(How to complete this task): Below are records. Find each line in them that holds the word "sources" and copy it.

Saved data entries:
==> src/iep_unit.sv <==
// exception entry, return, wait and stop sequencing unit
//
// The implementer's own choices: register access over APB and the register addresses.
`timescale 1ns/100ps
// Functional notes
// - recognise when local enable and mask allow
// - push pc, y, x, a, b, flags downward
// - set masks after flags, then fetch vector
// - return pops in reverse, restoring masks
// - reset sets global and nonmaskable masks
// - nonmaskable gate clearable only, never set by software
// - nonmaskable pin beats all maskable sources
// - maskable entry sets only global mask
// - illegal opcode traps, stacks opcode address
// - software trap ignores masks, sets global
// - maskable pin is low-level sensitive
// - flag holds request until cleared
// - wait stacks then halts until interrupt
// - wait reads repeat at flags address
// - timer stops only if masked, watchdog off
// - stop enters only when halt permit 0
// - stop exits on pins or pending edge
// - stop freezes state, resumes as before
// - maskable pin wakes only if unmasked
// - nonmaskable pin always wakes from stop
// - delay enable set by reset, clearable
// - delay always after power-on reset
// - three nonmaskable sources exactly
// - priority select writable only while masked
module iep_unit #(
	parameter int STAB_CYCLES = iep_pkg::STAB_CYC
) (
	input  wire logic        I_SYS_CLK,
	input  wire logic        I_SYS_RST,
	input  wire logic        I_POR,
	input  wire logic        PSEL,
	input  wire logic        PENABLE,
	input  wire logic        PWRITE,
	input  wire logic [7:0]  PADDR,
	input  wire logic [31:0] PWDATA,
	output logic             PREADY,
	output logic [31:0]      PRDATA,
	output logic             PSLVERR,
	input  wire logic        i_boundary,
	input  wire logic        i_op_swi,
	input  wire logic        i_op_wai,
	input  wire logic        i_op_stop,
	input  wire logic        i_op_rti,
	input  wire logic        i_op_tap,
	input  wire logic        i_op_illegal,
	input  wire logic [15:0] i_op_addr,
	input  wire logic [15:0] i_next_pc,
	input  wire logic [7:0]  i_acc_a,
	input  wire logic [7:0]  i_acc_b,
	input  wire logic [15:0] i_ix,
	input  wire logic [15:0] i_iy,
	input  wire logic [15:0] i_sp,
	input  wire logic [7:0]  i_ccr,
	input  wire logic [7:0]  i_pop_data,
	input  wire logic        i_irq_n,
	input  wire logic        i_nonmaskable_request_pin_n,
	input  wire logic [15:0] i_event,
	output logic             o_cpu_hold,
	output logic             o_bus_rd,
	output logic             o_bus_wr,
	output logic [15:0]      o_bus_addr,
	output logic [7:0]       o_bus_wdata,
	output logic [15:0]      o_jump_pc,
	output logic             o_jump,
	output logic [7:0]       o_ccr,
	output logic             o_ccr_load,
	output logic             o_timer_stop,
	output logic             o_clk_stop
);
	// ****************************************************************
	// state
	// ****************************************************************
	typedef struct packed {
		iep_pkg::iep_state_e st;
		logic [3:0]  idx;
		logic [15:0] sp;
		logic [71:0] frame;
		logic [15:0] vec;
		logic        nmi;
		logic        is_wait;
		logic        dly;
		logic        wddis;
		logic [3:0]  psel;
		logic [15:0] flag;
		logic [15:0] en;
		logic        por_dly;
		logic [31:0] cnt;
		logic        xmask;
		logic        imask;
		logic        xedge;
		logic        xprev;
		logic        ready;
		logic [31:0] rdata;
		logic        rd;
		logic        wr;
		logic [15:0] addr;
		logic [7:0]  wdata;
		logic [15:0] jpc;
		logic        jump;
		logic [7:0]  condition_code_register;
		logic        ccr_ld;
		logic        tstop;
		logic        cstop;
	} iep_reg_s;

	iep_reg_s r;
	iep_reg_s next_r;

	// highest pending maskable source index, promoted one first
	function automatic logic [4:0] pick(input logic [15:0] req,
		input logic [3:0] pro);
		logic [4:0] res;
		res = 5'h10;
		for (int k = 0; k < iep_pkg::NSRC; k++) begin
			if (req[k]) begin
				res = 5'(k);
			end
		end
		if (req[pro]) begin
			res = {1'b0, pro};
		end
		return res;
	endfunction

	// vector of a maskable source index: index k maps to ffd6 + 2k
	function automatic logic [15:0] vec_of(input logic [3:0] k);
		return 16'hffd6 + {11'h000, k, 1'b0};
	endfunction

	logic [15:0] mreq;
	logic [4:0]  win;
	logic        nonmaskable_request_pin_req;
	logic        bus_wr;

	always_comb begin
		mreq = (r.flag & r.en);
		mreq[iep_pkg::SRC_IRQ] = ~i_irq_n;
		win = pick(mreq, r.psel);
		nonmaskable_request_pin_req = ~i_nonmaskable_request_pin_n & ~r.xmask;
		// write lands at the edge where the master sees ready
		bus_wr = PSEL & PENABLE & PWRITE & r.ready;
	end

	always_comb begin
		next_r = r;
		next_r.ready = 1'b0;
		next_r.jump = 1'b0;
		next_r.ccr_ld = 1'b0;
		next_r.wr = 1'b0;
		next_r.rd = 1'b0;
		next_r.xprev = i_nonmaskable_request_pin_n;
		next_r.flag = r.flag | i_event;
		// ************************************************************
		// apb slave
		// ************************************************************
		if (PSEL & PENABLE & ~r.ready) begin
			next_r.ready = 1'b1;
			next_r.rdata = 32'h0;
			unique case (PADDR)
				iep_pkg::ADDR_CTRL: next_r.rdata = {24'h0, r.psel, 2'h0,
					r.wddis, r.dly};
				iep_pkg::ADDR_STATUS: next_r.rdata = {24'h0,
					5'(r.st), r.xmask, r.imask, r.is_wait};
				iep_pkg::ADDR_SRC: next_r.rdata = {16'h0, r.flag};
				iep_pkg::ADDR_ENABLE: next_r.rdata = {16'h0, r.en};
				default: next_r.rdata = 32'h0;
			endcase
		end
		if (bus_wr) begin
			unique case (PADDR)
				iep_pkg::ADDR_CTRL: begin
					next_r.dly = PWDATA[iep_pkg::CTRL_DLY];
					next_r.wddis = PWDATA[iep_pkg::CTRL_WDDIS];
					if (r.imask) begin
						next_r.psel = PWDATA[iep_pkg::CTRL_PSEL +: 4];
					end
				end
				iep_pkg::ADDR_ENABLE: next_r.en = PWDATA[15:0];
				iep_pkg::ADDR_CLEAR: begin
					// event in same cycle wins over clear
					next_r.flag = (r.flag & ~PWDATA[15:0]) | i_event;
				end
				default: ;
			endcase
		end
		// ************************************************************
		// sequencer
		// ************************************************************
		unique case (r.st)
			iep_pkg::ST_RUN: begin
				if (i_op_tap) begin
					next_r.imask = i_ccr[iep_pkg::CCR_I];
					next_r.xmask = r.xmask & i_ccr[iep_pkg::CCR_X];
				end
				if (i_boundary) begin
					next_r.sp = i_sp;
					next_r.idx = 4'h0;
					next_r.nmi = 1'b0;
					next_r.is_wait = 1'b0;
					next_r.frame = {i_next_pc[7:0], i_next_pc[15:8], i_iy[7:0],
						i_iy[15:8], i_ix[7:0], i_ix[15:8], i_acc_a, i_acc_b,
						i_ccr};
					if (i_op_illegal) begin
						next_r.frame[71:56] = {i_op_addr[7:0], i_op_addr[15:8]};
						next_r.vec = iep_pkg::VEC_ILL;
						next_r.st = iep_pkg::ST_PUSH;
					end else if (i_op_swi) begin
						next_r.vec = iep_pkg::VEC_SWI;
						next_r.st = iep_pkg::ST_PUSH;
					end else if (i_op_rti) begin
						next_r.st = iep_pkg::ST_POP;
					end else if (i_op_stop) begin
						if (!i_ccr[iep_pkg::CCR_S]) begin
							next_r.st = iep_pkg::ST_STOP;
							next_r.cstop = 1'b1;
						end
					end else if (i_op_wai) begin
						next_r.is_wait = 1'b1;
						next_r.st = iep_pkg::ST_PUSH;
					end else if (nonmaskable_request_pin_req) begin
						next_r.nmi = 1'b1;
						next_r.vec = iep_pkg::VEC_NONMASKABLE_REQUEST_PIN;
						next_r.st = iep_pkg::ST_PUSH;
					end else if (!r.imask && !win[4]) begin
						next_r.vec = vec_of(win[3:0]);
						next_r.st = iep_pkg::ST_PUSH;
					end
				end
			end
			iep_pkg::ST_PUSH: begin
				next_r.wr = 1'b1;
				next_r.addr = r.sp - {12'h000, r.idx};
				next_r.wdata = r.frame[71 - 8 * r.idx -: 8];
				next_r.idx = r.idx + 4'h1;
				if (r.idx == iep_pkg::NSTK - 4'h1) begin
					next_r.st = r.is_wait ? iep_pkg::ST_WAIT : iep_pkg::ST_VEC;
				end
			end
			iep_pkg::ST_VEC: begin
				next_r.imask = 1'b1;
				if (r.nmi) begin
					next_r.xmask = 1'b1;
				end
				next_r.condition_code_register = {r.frame[7], r.frame[6] | r.nmi, r.frame[5], 1'b1,
					r.frame[3:0]};
				next_r.ccr_ld = 1'b1;
				next_r.jpc = r.vec;
				next_r.jump = 1'b1;
				next_r.tstop = 1'b0;
				next_r.st = iep_pkg::ST_RUN;
			end
			iep_pkg::ST_WAIT: begin
				next_r.rd = 1'b1;
				next_r.addr = r.sp - iep_pkg::STK_LAST;
				next_r.tstop = r.imask & r.wddis;
				if (nonmaskable_request_pin_req) begin
					next_r.nmi = 1'b1;
					next_r.vec = iep_pkg::VEC_NONMASKABLE_REQUEST_PIN;
					next_r.st = iep_pkg::ST_VEC;
				end else if (!r.imask && !win[4]) begin
					next_r.vec = vec_of(win[3:0]);
					next_r.st = iep_pkg::ST_VEC;
				end
			end
			iep_pkg::ST_STOP: begin
				// state frozen; only wake logic looks at pins
				if (!i_nonmaskable_request_pin_n) begin
					next_r.st = iep_pkg::ST_DELAY;
				end else if (!r.imask && !win[4]) begin
					next_r.st = iep_pkg::ST_DELAY;
				end
				next_r.cnt = r.dly ? 32'(STAB_CYCLES) : 32'h0;
			end
			iep_pkg::ST_DELAY: begin
				if (r.cnt != 32'h0) begin
					next_r.cnt = r.cnt - 32'h1;
				end else begin
					next_r.cstop = 1'b0;
					next_r.st = iep_pkg::ST_RUN;
				end
			end
			iep_pkg::ST_POP: begin
				// read data returns in the same cycle as its strobe
				next_r.rd = (r.idx != iep_pkg::NSTK);
				next_r.addr = r.sp + {12'h000, r.idx} + 16'h1;
				next_r.idx = r.idx + 4'h1;
				if (r.idx == 4'h1) begin
					next_r.condition_code_register = i_pop_data;
				end
				if (r.idx == iep_pkg::NSTK - 4'h1) begin
					next_r.jpc[15:8] = i_pop_data;
				end
				if (r.idx == iep_pkg::NSTK) begin
					next_r.jpc[7:0] = i_pop_data;
					next_r.jump = 1'b1;
					next_r.imask = r.condition_code_register[iep_pkg::CCR_I];
					next_r.xmask = r.xmask & r.condition_code_register[iep_pkg::CCR_X];
					next_r.ccr_ld = 1'b1;
					next_r.st = iep_pkg::ST_RUN;
				end
			end
			default: next_r.st = iep_pkg::ST_RUN;
		endcase
		if (r.por_dly) begin
			// power-on always waits, warm reset does not
			next_r.cnt = r.cnt - 32'h1;
			if (r.cnt == 32'h1) begin
				next_r.por_dly = 1'b0;
			end
		end
	end

	always_ff @(posedge I_SYS_CLK) begin
		if (I_SYS_RST) begin
			r <= '0;
			r.st <= iep_pkg::ST_RUN;
			r.imask <= 1'b1;
			r.xmask <= 1'b1;
			r.dly <= 1'b1;
			r.psel <= iep_pkg::PSEL_RST;
			r.xprev <= 1'b1;
			if (I_POR) begin
				r.por_dly <= 1'b1;
				r.cnt <= 32'(STAB_CYCLES);
			end
		end else if (I_POR & ~r.por_dly) begin
			r.por_dly <= 1'b1;
			r.cnt <= 32'(STAB_CYCLES);
		end else begin
			r <= next_r;
		end
	end

	// ****************************************************************
	// outputs
	// ****************************************************************
	always_comb begin
		PREADY = r.ready;
		PRDATA = r.rdata;
		PSLVERR = 1'b0;
		o_cpu_hold = r.por_dly;
		o_bus_rd = r.rd;
		o_bus_wr = r.wr;
		o_bus_addr = r.addr;
		o_bus_wdata = r.wdata;
		o_jump_pc = r.jpc;
		o_jump = r.jump;
		o_ccr = r.condition_code_register;
		o_ccr_load = r.ccr_ld;
		o_timer_stop = r.tstop;
		o_clk_stop = r.cstop;
	end

	// ****************************************************************
	// checks
	// ****************************************************************
	property p_reset_masks;
		@(posedge I_SYS_CLK) $past(I_SYS_RST) |-> r.imask && r.xmask;
	endproperty
	a_reset_masks: assert property (p_reset_masks)
		else $error("masks not set after reset");
	property p_xmask_sticky;
		@(posedge I_SYS_CLK) disable iff (I_SYS_RST)
		!r.xmask && r.st != iep_pkg::ST_VEC |=> !r.xmask;
	endproperty
	a_xmask_sticky: assert property (p_xmask_sticky)
		else $error("nonmaskable gate set by software");
	property p_nmi_vec;
		@(posedge I_SYS_CLK) disable iff (I_SYS_RST)
		r.st == iep_pkg::ST_VEC && r.nmi |=> r.xmask && r.imask;
	endproperty
	a_nmi_vec: assert property (p_nmi_vec)
		else $error("nonmaskable entry did not set both masks");
	property p_push_len;
		@(posedge I_SYS_CLK) disable iff (I_SYS_RST)
		$rose(r.st == iep_pkg::ST_PUSH) |=> r.wr [*8] ##1 r.wr ##1 !r.wr;
	endproperty
	a_push_len: assert property (p_push_len)
		else $error("push length wrong");
	property p_wait_addr;
		@(posedge I_SYS_CLK) disable iff (I_SYS_RST)
		r.st == iep_pkg::ST_WAIT |=> o_bus_addr == r.sp - 16'h0008;
	endproperty
	a_wait_addr: assert property (p_wait_addr)
		else $error("wait read address wrong");
	property p_stop_permit;
		@(posedge I_SYS_CLK) disable iff (I_SYS_RST)
		r.st == iep_pkg::ST_RUN && i_boundary && i_op_stop
		&& i_ccr[iep_pkg::CCR_S] && !i_op_illegal && !i_op_swi
		|=> r.st != iep_pkg::ST_STOP;
	endproperty
	a_stop_permit: assert property (p_stop_permit)
		else $error("stop entered while not permitted");
	property p_tstop;
		@(posedge I_SYS_CLK) disable iff (I_SYS_RST)
		r.tstop |-> r.imask && r.wddis;
	endproperty
	a_tstop: assert property (p_tstop)
		else $error("timer stopped without permission");
	property p_psel_lock;
		@(posedge I_SYS_CLK) disable iff (I_SYS_RST)
		!r.imask |=> r.psel == $past(r.psel);
	endproperty
	a_psel_lock: assert property (p_psel_lock)
		else $error("priority select written while unmasked");
endmodule // iep_unit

(Exercise result):
// - nonmaskable pin beats all maskable sources
// - three nonmaskable sources exactly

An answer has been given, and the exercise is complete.